Senior staff may have an implied contractual duty to disclose relationships with sex offenders to assist the governors in their safeguarding duties
The statutory duty to disclose
Under the Childcare Act 2006 and the Childcare (Disqualification) Regulations 2009 (the Regulations), certain childcare providers and those who manage childcare providers are required to be registered in order to provide childcare. Those who have committed certain violent and sexual offences and offences against children are disqualified from working with children in certain settings (see below). Headteachers who manage such childcare provision must comply with the Regulations.
The Regulations apply to staff who provide any care for a child up to and including reception age. This includes education in nursery and reception classes and/or any supervised activity (such as breakfast clubs, lunchtime supervision and after school care provided by the school) both during and outside of school hours for children in the early years age range.
The Regulations also apply to staff who are employed to work in childcare provided by the school outside of school hours for children who are above reception age but who have not attained the age of 8. This does not include education or supervised activity for children above reception age during school hours (including extended school hours for co-curricular learning activities, such as the school’s choir or sports teams) but it does include before and after school childcare provision.
Disqualification by association occurs when someone working in a relevant setting lives in a household where someone who is disqualified lives or is employed. In such a case, there is a statutory duty to disclose although it is possible to apply to OFSTED to waive disqualification. The statutory guidance on the Regulations is available here.
In Reilly v Sandwell Metropolitan Borough Council,the Supreme Court has upheld the decision of an employment tribunal that the decision to dismiss a headteacher who did not tell the school about her close friend’s conviction for a child sex offence was fair.
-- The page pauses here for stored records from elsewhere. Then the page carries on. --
<file path="src/rtl/xrc_pkg.sv">
package xrc_pkg;
  // Single-cycle actions handed from control to datapath
  typedef struct packed {
    logic wrCapture;  // qualified write strobe rise
    logic commit;     // commit strobe fall
    logic clear;      // route clear level
    logic readEn;     // readback window open
  } xrcStrobes_t;
endpackage

</file>
<file path="src/rtl/xrc_ctrl.sv">
module xrc_ctrl
  import xrc_pkg::*;
#(
  parameter int SYNC_DEPTH = 2
) (
  input  logic        clk,
  input  logic        rstN,
  input  logic        selN,
  input  logic        dirRead,
  input  logic        wrN,
  input  logic        commitN,
  input  logic        clrN,
  output xrcStrobes_t strobes
);
  localparam int N_CTL = 5;
  localparam int B_SEL = 0;
  localparam int B_DIR = 1;
  localparam int B_WR  = 2;
  localparam int B_CMT = 3;
  localparam int B_CLR = 4;
  localparam logic [N_CTL-1:0] IDLE_VAL = 5'b11101;

  logic [N_CTL-1:0] raw;
  logic [N_CTL-1:0] pipe [SYNC_DEPTH+1];
  logic [N_CTL-1:0] cur;
  logic [N_CTL-1:0] prev;

  assign raw = {clrN, commitN, wrN, dirRead, selN};

  always_ff @(posedge clk or negedge rstN) begin
    if (!rstN) begin
      for (int i = 0; i <= SYNC_DEPTH; i++) pipe[i] <= IDLE_VAL;
    end else begin
      pipe[0] <= raw;
      for (int i = 1; i <= SYNC_DEPTH; i++) pipe[i] <= pipe[i-1];
    end
  end

  assign cur  = pipe[SYNC_DEPTH-1];
  assign prev = pipe[SYNC_DEPTH];

  always_comb begin
    strobes.wrCapture = cur[B_WR] & ~prev[B_WR] & ~cur[B_SEL] & ~cur[B_DIR]
                        & cur[B_CLR] & cur[B_CMT];
    strobes.commit    = ~cur[B_CMT] & prev[B_CMT];
    strobes.clear     = ~cur[B_CLR];
    strobes.readEn    = ~cur[B_SEL] & cur[B_DIR] & cur[B_WR];
  end
endmodule

</file>
<file path="src/rtl/xrc_datapath.sv">
module xrc_datapath
  import xrc_pkg::*;
#(
  parameter int NUM_IN  = 8,
  parameter int NUM_OUT = 4,
  localparam int IN_W   = $clog2(NUM_IN),
  localparam int CODE_W = IN_W + 1,
  localparam int OUT_W  = $clog2(NUM_OUT)
) (
  input  logic                      clk,
  input  logic                      rstN,
  input  xrcStrobes_t               strobes,
  input  logic [CODE_W-1:0]         codeIn,
  input  logic [OUT_W-1:0]          slotSel,
  output logic [CODE_W-1:0]         codeOut,
  output logic                      codeOe,
  output logic [NUM_OUT*NUM_IN-1:0] switchEn,
  output logic [NUM_OUT-1:0]        disableN
);
  localparam int ON_BIT = CODE_W - 1;

  logic [CODE_W-1:0] staged [NUM_OUT];
  logic [CODE_W-1:0] live   [NUM_OUT];

  always_ff @(posedge clk or negedge rstN) begin
    if (!rstN) begin
      for (int o = 0; o < NUM_OUT; o++) begin
        staged[o] <= '0;
        live[o]   <= '0;
      end
    end else begin
      if (strobes.wrCapture) staged[slotSel] <= codeIn;
      if (strobes.clear) begin
        for (int o = 0; o < NUM_OUT; o++) live[o] <= '0;
      end else if (strobes.commit) begin
        for (int o = 0; o < NUM_OUT; o++) live[o] <= staged[o];
      end
    end
  end

  for (genvar o = 0; o < NUM_OUT; o++) begin : g_row
    for (genvar i = 0; i < NUM_IN; i++) begin : g_col
      assign switchEn[o*NUM_IN+i] = live[o][ON_BIT] && (live[o][IN_W-1:0] == IN_W'(i));
    end
    assign disableN[o] = live[o][ON_BIT] & ~strobes.clear;
  end

  assign codeOut = live[slotSel];
  assign codeOe  = strobes.readEn;
endmodule

</file>
<file path="src/rtl/xpoint_route_ctl.sv">
module xpoint_route_ctl
  import xrc_pkg::*;
#(
  parameter int NUM_IN     = 8,
  parameter int NUM_OUT    = 4,
  parameter int SYNC_DEPTH = 2,
  localparam int CODE_W    = $clog2(NUM_IN) + 1,
  localparam int OUT_W     = $clog2(NUM_OUT)
) (
  input  logic                      clk,
  input  logic                      rstN,
  input  logic                      selN,
  input  logic                      dirRead,
  input  logic                      wrN,
  input  logic                      commitN,
  input  logic                      clrN,
  input  logic [CODE_W-1:0]         inSelIn,
  input  logic [OUT_W-1:0]          outSel,
  output logic [CODE_W-1:0]         inSelOut,
  output logic                      inSelOe,
  output logic [NUM_OUT*NUM_IN-1:0] switchEn,
  output logic [NUM_OUT-1:0]        disableN
);
  xrcStrobes_t strobes;

  xrc_ctrl #(.SYNC_DEPTH(SYNC_DEPTH)) u_ctrl (
    .clk(clk), .rstN(rstN), .selN(selN), .dirRead(dirRead), .wrN(wrN),
    .commitN(commitN), .clrN(clrN), .strobes(strobes)
  );

  xrc_datapath #(.NUM_IN(NUM_IN), .NUM_OUT(NUM_OUT)) u_dp (
    .clk(clk), .rstN(rstN), .strobes(strobes), .codeIn(inSelIn),
    .slotSel(outSel), .codeOut(inSelOut), .codeOe(inSelOe),
    .switchEn(switchEn), .disableN(disableN)
  );
endmodule

</file>
<file path="config.mk">
export PLATFORM = sky130hd
export DESIGN_NAME = xpoint_route_ctl
export DESIGN_NICKNAME = d
export VERILOG_FILES = /design/src/rtl/xrc_pkg.sv /design/src/rtl/xrc_ctrl.sv /design/src/rtl/xrc_datapath.sv /design/src/rtl/xpoint_route_ctl.sv
export SDC_FILE = /design/constraint.sdc
export NUM_CORES = 1
export LEC_CHECK = 0
export BUFFER_PORTS_ARGS = -buffer_cell sky130_fd_sc_hd__buf_4
export CAP_MARGIN = 40
export CORE_AREA = 2 2 64 66
export CTS_CLUSTER_DIAMETER = 50
export DETAILED_ROUTE_END_ITERATION = 6
export DIE_AREA = 0 0 66 68
export HOLD_SLACK_MARGIN = 0.06
export PLACE_DENSITY_LB_ADDON = 0.05
export SLEW_MARGIN = 5
export SYNTH_ARGS = -nofsm -noshare
export SYNTH_HDL_FRONTEND = slang
export SYNTH_SLANG_ARGS = --single-unit
</file>
<file path="constraint.sdc">
create_clock -name clk -period 3 [get_ports clk]
set_clock_uncertainty 0.15 [all_clocks]
set_input_delay 0.45 -clock clk [delete_from_list [all_inputs] [get_ports clk]]
set_output_delay 0.45 -clock clk [all_outputs]
set_load 0.02 [all_outputs]
</file>
==> flow_summary_export.csv <==
group,metric,value,unit
outcome,outcome,"complete, no violations",
yosys,synth_warn,0,
routing,drc,0,
global_route,grt_overflow,0,
floorplan,die-area,4490,sq um
yosys,synth_async_sr_flop_share,100,%
floorplan,floorplan.rows,23,
clocking,numClockSinks,44,
timing,final_tns_setup,0,ns
yosys,synth_enable_flop_cells,0,
global_route,grt_first_pass_wirelength,6.65,mm
timing,pin_slew_with_the_least_headroom_to_its_limit,0.912,ns
yosys,synth.cell_area,2000,sq um
placed_design,port_bufs,53,
cells_and_area,area.growth.synth_to_final,26.9,%
timing,setup_viol,0,
clocking,worst_case_clock_buffer_depth,2,
yosys,yosys_register_bits,44,
yosys,syn_area_per_cell,10.7,sq um
clocking,cts.clk_slew.worst_paths,0.08,ns
clocking,cts.root.buffer_cell,"clkbuf_8",
routing,via_count,1466,
routing,tritonroute_pass_1_iters,4,
placed_design,postPlaceCellArea,2420,sq um
clocking,worstSkewPairLatency,0.29,ns
yosys,synthesis.instances,186,
routing,route.detailed.wl_per_inst,13.6,microns
timing,slew_viol_final,0,
cells_and_area,insertedDiodeCount,0,
setup_path,critical-path-max-stage-delay,0.47,ns
setup_path,timing.critical_path.from_type,"flop",
setup_path,worstSetupEndpointType,"output pin",
routing,postRouteWirelength,3.95,mm
clocking,htree_levels,2,
timing,timing.slew.headroom,39.1,%
timing,minimum_clock_period,2.00,ns
clocking,tritoncts.num_buffers,5,
yosys,synth_seq_area_share,55.8,%
cells_and_area,layout_cell_share_with_drive_strength_beyond_1,38.3,%
routing,drt_iter0_drc,89,
setup_path,crit_path_top_delay_cell,"dfrtp_1",
floorplan,initial_core_util,51.8,%
yosys,yosys.cell_types.count,22,
setup_path,worst-path-max-fanout,7,
setup_path,worstSetupPathType,"flop to output pin",
global_route,grt_start_max_net_pins,45,
placed_design,gp_congestion,0.802,
cells_and_area,finish.net_count,252,
timing,grt_setup_unrepaired,"false",
global_route,number_of_global_route_vias_before_repair,1411,
power_and_ir_drop,leakage_dissipation,1.15,nW
placed_design,post-dp-hpwl,2.97,mm
clocking,post_cts.repair.setup_buffers,0,
floorplan,fp.dieH,68,microns
floorplan,top_level_ports,54,
min_path,worst_hold_path_type,"primary input to flop",
job,max_cap_violations,0,
cells_and_area,layout.cell_area.non_filler,2530,sq um
placed_design,place_ws,1.11,ns
global_route,grtUsageTotal,20.0,%
routing,post_drt_via_cell_ratio,5.06,
timing,timing.final.ws_setup,1.00,ns
timing,total_count_of_hold_check_failures_in_the_final_report,0,
global_route,grt_antenna_before_repair,0,
yosys,synth_top_flop_cell,"dfrtp_1",
cells_and_area,leading_cell_type_in_the_layout_fill_and_taps_excluded,"buf_4",
power_and_ir_drop,ir_drop,0.406,mV
yosys,synthesis.nets,199,
power_and_ir_drop,powerDensity,459,nW/um^2
floorplan,core_area,3860,sq um
timing,achievable-frequency,501,MHz
clocking,tritoncts,"yes",
setup_path,critical_path_required,2.40,ns
floorplan,die_w,66,microns
cells_and_area,layout.cells.most_common_list,"53 x buf_4, 40 x nand2_1, 34 x dfrtp_1, 25 x nor2_1, 16 x mux2_2",
setup_path,arrival,1.40,ns
timing,layout_worst_path_cycle_share,66.6,%
routing,ant_nets,0,
setup_path,worstPathCellList,"mux4_2 > buf_4",
state kept, by name, summed over array words and instances (netlist names):
signal	count
u_ctrl.pipe	5
u_dp.live	16
u_ctrl.cur	5
u_ctrl.prev	2
u_dp.staged	16
layer usage:
metal | routed length (microns) | vias to the layer above | global-route usage [%]
li1 | - | 729 | -
met1 | 1820 | 690 | 26.2
met2 | 1860 | 45 | 33.2
met3 | 252 | 2 | 5.26
met4 | 19 | 0 | 6.12
met5 | 0 | - | 0
kinds of logic (layout without fill, tap and decap cells):
| family | Yosys count | count (layout) | share of synthesized area (%) |
|---|---|---|---|
| flip-flops | 44 | 44 | 55.8 |
| buffers and inverters | 8 | 62 | 2.01 |
| multiplexers | 20 | 20 | 13.5 |
| AO/OA/AOI/OAI | 16 | 16 | 6.02 |
| AND/OR/NAND/NOR | 98 | 98 | 22.7 |
report_power, final:
group | total (W) | switching [W] | internal [W] | leakage, nW
clock network | 0.000427 | 0.000180 | 0.000247 | 0.0552
registers | 0.000652 | 0.0000234 | 0.000629 | 0.569
logic | 0.0000855 | 0.0000431 | 0.0000424 | 0.524
cell usage after synthesis, types with 2 or more instances:
library cell	number	area share (%)
and2_1	4	1.3
nand2_1	40	7.5
dfrtp_1	34	43
nand2b_1	13	4.1
buf_2	3	0.75
dfstp_2	10	13
mux4_2	4	4.5
nand4b_1	2	0.88
clkbuf_2	2	0.50
clkbuf_1	2	0.38
a21boi_0	15	5.6
mux2_2	16	9.0
nor3_1	8	2.0
nor2_1	25	4.7
stage by stage:
step / instances / total power, W / utilization, % / hold slack, ns
finish: 290 / 0.00116 / 65.7 / 0.113
global route: 290 / 0.00122 / 65.7 / 0.0862
CTS: 290 / 0.00118 / 65.7 / 0.0998
detailed placement: 281 / 0.000748 / 62.7 / 0.186
global placement: 281 / 0.000744 / 62.7 / 0.182
floorplan: 186 / 0.000706 / - / 0.00441
layout make-up:
type | count | area, sq um
clock buffers | 6 | 72.6
clock inverters | 2 | 35.0
fillers | 318 | 1320
multi-input cells | 134 | 843
flip-flops and latches | 44 | 1110
well taps | 50 | 62.6
repair buffers | 54 | 408
worst paths after layout:
kind	startpoint	endpoint	slack, ns	cells past startpoint
worst min-delay path	commitN	u_ctrl.pipe[13]	0.11	1
min in group asynchronous	rstN	u_dp.staged[1]	0.54	2
worst max-delay path	u_dp.live[14]	inSelOut[2]	1.00	2
worst min register to register	u_ctrl.pipe[14]	u_ctrl.cur[4]	0.20	0
max in group asynchronous	rstN	u_ctrl.pipe[10]	1.78	2
worst max register to register	u_ctrl.cur[4]	u_dp.staged[0]	1.10	3
repair_timing:
item | 4_1_cts | 5_1_grt
hold endpoints to repair | 34 | 0
resized for setup | 0 | 0
hold buffers | 1 | 0
worst max-delay path, delay by kind of cell, from the launching register on:
family   cells  cell delay (ns)
flops        1             0.47
buf+inv      1             0.17
mux          1             0.47
(Power assumes the default switching activity.)
**src/rtl/ddr3i_pkg.sv**
```systemverilog
package ddr3i_pkg;
  localparam int WORD_W  = 32;
  localparam int GO_BIT  = 31;
  localparam int RK1_BIT = 21;
  localparam int RK0_BIT = 20;
  localparam int MRN_LSB = 17;
  localparam int MRN_W   = 3;
  localparam int MRD_LSB = 4;
  localparam int MRD_W   = 13;
  localparam int CODE_W  = 4;

  typedef enum logic [CODE_W-1:0] {
    OP_DESEL = 4'd0,
    OP_PREA  = 4'd1,
    OP_REF   = 4'd2,
    OP_MRS   = 4'd3,
    OP_ZQS   = 4'd4,
    OP_ZQL   = 4'd5,
    OP_RSTL  = 4'd6,
    OP_MRR   = 4'd8,
    OP_DPDE  = 4'd9
  } op_e;

  typedef enum logic [2:0] {
    ST_IDLE, ST_PWR, ST_POST, ST_WAIT, ST_GAP
  } seq_state_e;

  // Builds the command body (bits 30:0); the start bit is added by the poster.
  function automatic logic [WORD_W-2:0] pack_body(op_e op, logic [MRN_W-1:0] mrn,
                                                  logic [MRD_W-1:0] data);
    logic [WORD_W-2:0] b;
    b = '0;
    b[RK1_BIT] = 1'b1;
    b[RK0_BIT] = 1'b1;
    b[MRN_LSB +: MRN_W] = mrn;
    b[MRD_LSB +: MRD_W] = data;
    b[CODE_W-1:0] = op;
    return b;
  endfunction
endpackage

```
**src/rtl/ddr3i_mr_encoder.sv**
```systemverilog
module ddr3i_mr_encoder
  import ddr3i_pkg::*;
#(
  parameter int CFG_W = 5
) (
  input  logic             clk,
  input  logic             rst_n,
  input  logic             load,
  input  logic [CFG_W-1:0] cl,
  input  logic [CFG_W-1:0] cwl,
  input  logic [CFG_W-1:0] twr,
  output logic [MRD_W-1:0] mr0,
  output logic [MRD_W-1:0] mr1,
  output logic [MRD_W-1:0] mr2,
  output logic [MRD_W-1:0] mr3
);
  localparam logic [CFG_W-1:0] ONE   = CFG_W'(1);
  localparam logic [CFG_W-1:0] FOUR  = CFG_W'(4);
  localparam logic [CFG_W-1:0] FIVE  = CFG_W'(5);
  localparam logic [CFG_W-1:0] EIGHT = CFG_W'(8);

  logic [CFG_W-1:0] cl_q, cwl_q, twr_q;
  logic [CFG_W-1:0] twr_even;
  logic [2:0]       wr_fld;
  logic [3:0]       cl_m4;
  logic [2:0]       cwl_m5;

  // Configuration is frozen at the accepted start.
  always_ff @(posedge clk) begin
    if (!rst_n) begin
      cl_q  <= '0;
      cwl_q <= '0;
      twr_q <= '0;
    end else if (load) begin
      cl_q  <= cl;
      cwl_q <= cwl;
      twr_q <= twr;
    end
  end

  always_comb begin
    // Write recovery above 8 only has even encodings: round up.
    twr_even = (twr_q > EIGHT) ? ((twr_q + ONE) & ~ONE) : twr_q;
    wr_fld   = (twr_even <= EIGHT) ? 3'(twr_even - FOUR) : 3'(twr_even >> 1);
    cl_m4    = 4'(cl_q - FOUR);
    cwl_m5   = 3'(cwl_q - FIVE);

    mr0      = '0;
    mr0[11:9] = wr_fld;
    mr0[8]    = 1'b1;
    mr0[6:4]  = cl_m4[2:0];
    mr0[2]    = cl_m4[3];

    mr1      = '0;
    mr1[6]   = 1'b1;

    mr2      = '0;
    mr2[5:3] = cwl_m5;

    mr3      = '0;
  end
endmodule

```
**src/rtl/ddr3i_cmd_poster.sv**
```systemverilog
module ddr3i_cmd_poster
  import ddr3i_pkg::*;
(
  input  logic              clk,
  input  logic              rst_n,
  input  logic              post,
  input  logic [WORD_W-2:0] body,
  input  logic              ack,
  output logic [WORD_W-1:0] word,
  output logic              consumed
);
  logic [WORD_W-1:0] word_q;

  assign consumed = ack & word_q[GO_BIT];
  assign word     = word_q;

  always_ff @(posedge clk) begin
    if (!rst_n) begin
      word_q <= '0;
    end else if (post) begin
      word_q <= {1'b1, body};
    end else if (consumed) begin
      word_q[GO_BIT] <= 1'b0;   // self-clearing start bit
    end
  end
endmodule

```
**src/rtl/ddr3i_seq_ctrl.sv**
```systemverilog
module ddr3i_seq_ctrl
  import ddr3i_pkg::*;
#(
  parameter int TMO_W      = 16,
  parameter int DESEL_WAIT = 125
) (
  input  logic              clk,
  input  logic              rst_n,
  input  logic              start,
  input  logic [TMO_W-1:0]  tmo_limit,
  input  logic              pwr_up_done,
  input  logic [MRD_W-1:0]  mr0,
  input  logic [MRD_W-1:0]  mr1,
  input  logic [MRD_W-1:0]  mr2,
  input  logic [MRD_W-1:0]  mr3,
  input  logic              consumed,
  output logic              load_cfg,
  output logic              post,
  output logic [WORD_W-2:0] post_body,
  output logic              pwr_up_start,
  output logic              busy,
  output logic              done,
  output logic              timeout_err
);
  localparam int          GAP_W = $clog2(DESEL_WAIT + 1);
  localparam logic [2:0]  LAST  = 3'd6;

  seq_state_e        state;
  logic [2:0]        step;
  logic [TMO_W-1:0]  tmo_cnt;
  logic [GAP_W-1:0]  gap_cnt;
  logic              tmo_hit;

  assign load_cfg     = start && (state == ST_IDLE);
  assign post         = (state == ST_POST);
  assign pwr_up_start = (state == ST_PWR);
  assign busy         = (state != ST_IDLE);
  assign tmo_hit      = ({1'b0, tmo_cnt} + 1'b1) >= {1'b0, tmo_limit};

  always_comb begin
    case (step)
      3'd0:    post_body = pack_body(OP_DESEL, 3'd0, '0);
      3'd1:    post_body = pack_body(OP_PREA,  3'd0, '0);
      3'd2:    post_body = pack_body(OP_MRS,   3'd2, mr2);
      3'd3:    post_body = pack_body(OP_MRS,   3'd3, mr3);
      3'd4:    post_body = pack_body(OP_MRS,   3'd1, mr1);
      3'd5:    post_body = pack_body(OP_MRS,   3'd0, mr0);
      default: post_body = pack_body(OP_ZQL,   3'd0, '0);
    endcase
  end

  always_ff @(posedge clk) begin
    if (!rst_n) begin
      state       <= ST_IDLE;
      step        <= '0;
      tmo_cnt     <= '0;
      gap_cnt     <= '0;
      done        <= 1'b0;
      timeout_err <= 1'b0;
    end else begin
      done <= 1'b0;
      case (state)
        ST_IDLE: if (start) begin
          state       <= ST_PWR;
          tmo_cnt     <= '0;
          timeout_err <= 1'b0;
        end
        ST_PWR: begin
          if (pwr_up_done) begin
            step  <= '0;
            state <= ST_POST;
          end else if (tmo_hit) begin
            timeout_err <= 1'b1;
            state       <= ST_IDLE;
          end else begin
            tmo_cnt <= tmo_cnt + 1'b1;
          end
        end
        ST_POST: state <= ST_WAIT;
        ST_WAIT: if (consumed) begin
          if (step == LAST) begin
            done  <= 1'b1;
            state <= ST_IDLE;
          end else if (step == 3'd0) begin
            gap_cnt <= '0;
            state   <= ST_GAP;
          end else begin
            step  <= step + 1'b1;
            state <= ST_POST;
          end
        end
        ST_GAP: begin
          if (gap_cnt == GAP_W'(DESEL_WAIT - 1)) begin
            step  <= 3'd1;
            state <= ST_POST;
          end else begin
            gap_cnt <= gap_cnt + 1'b1;
          end
        end
        default: state <= ST_IDLE;
      endcase
    end
  end
endmodule

```
**src/rtl/ddr3_init_seq.sv**
```systemverilog
module ddr3_init_seq
  import ddr3i_pkg::*;
#(
  parameter int CFG_W      = 5,
  parameter int TMO_W      = 16,
  parameter int DESEL_WAIT = 125
) (
  input  logic              clk,
  input  logic              rst_n,
  input  logic              start,
  input  logic [CFG_W-1:0]  cfg_cl,
  input  logic [CFG_W-1:0]  cfg_cwl,
  input  logic [CFG_W-1:0]  cfg_twr,
  input  logic [TMO_W-1:0]  tmo_limit,
  output logic              pwr_up_start,
  input  logic              pwr_up_done,
  output logic [WORD_W-1:0] cmd_word,
  input  logic              cmd_ack,
  output logic              busy,
  output logic              done,
  output logic              timeout_err
);
  logic              load_cfg, post, consumed;
  logic [WORD_W-2:0] body;
  logic [MRD_W-1:0]  mr0, mr1, mr2, mr3;

  ddr3i_mr_encoder #(.CFG_W(CFG_W)) u_enc (
    .clk(clk), .rst_n(rst_n), .load(load_cfg),
    .cl(cfg_cl), .cwl(cfg_cwl), .twr(cfg_twr),
    .mr0(mr0), .mr1(mr1), .mr2(mr2), .mr3(mr3)
  );

  ddr3i_seq_ctrl #(.TMO_W(TMO_W), .DESEL_WAIT(DESEL_WAIT)) u_ctl (
    .clk(clk), .rst_n(rst_n), .start(start), .tmo_limit(tmo_limit),
    .pwr_up_done(pwr_up_done), .mr0(mr0), .mr1(mr1), .mr2(mr2), .mr3(mr3),
    .consumed(consumed), .load_cfg(load_cfg), .post(post), .post_body(body),
    .pwr_up_start(pwr_up_start), .busy(busy), .done(done),
    .timeout_err(timeout_err)
  );

  ddr3i_cmd_poster u_post (
    .clk(clk), .rst_n(rst_n), .post(post), .body(body), .ack(cmd_ack),
    .word(cmd_word), .consumed(consumed)
  );
endmodule

```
Ms Reilly was a primary school headteacher with an exemplary disciplinary record and a long career in teaching. She had a close relationship with Mr Selwood, who was convicted of making indecent images of children. Ms Reilly did not cohabit with Mr Selwood, nor was she in a romantic or sexual relationship with him, but she jointly owned a house with him and occasionally stayed the night. Following his conviction, she decided that she was not under a duty to disclose her relationship to the school. She sought advice on this point from a number of probation officers. There was conflicting evidence as to the advice she had been given. Later the school governors found out about the conviction. Ms Reilly was suspended, subjected to a disciplinary procedure and summarily dismissed. This was on the basis that she had committed gross misconduct by breaching an implied term of her employment contract under which she had a duty to disclose the relationship.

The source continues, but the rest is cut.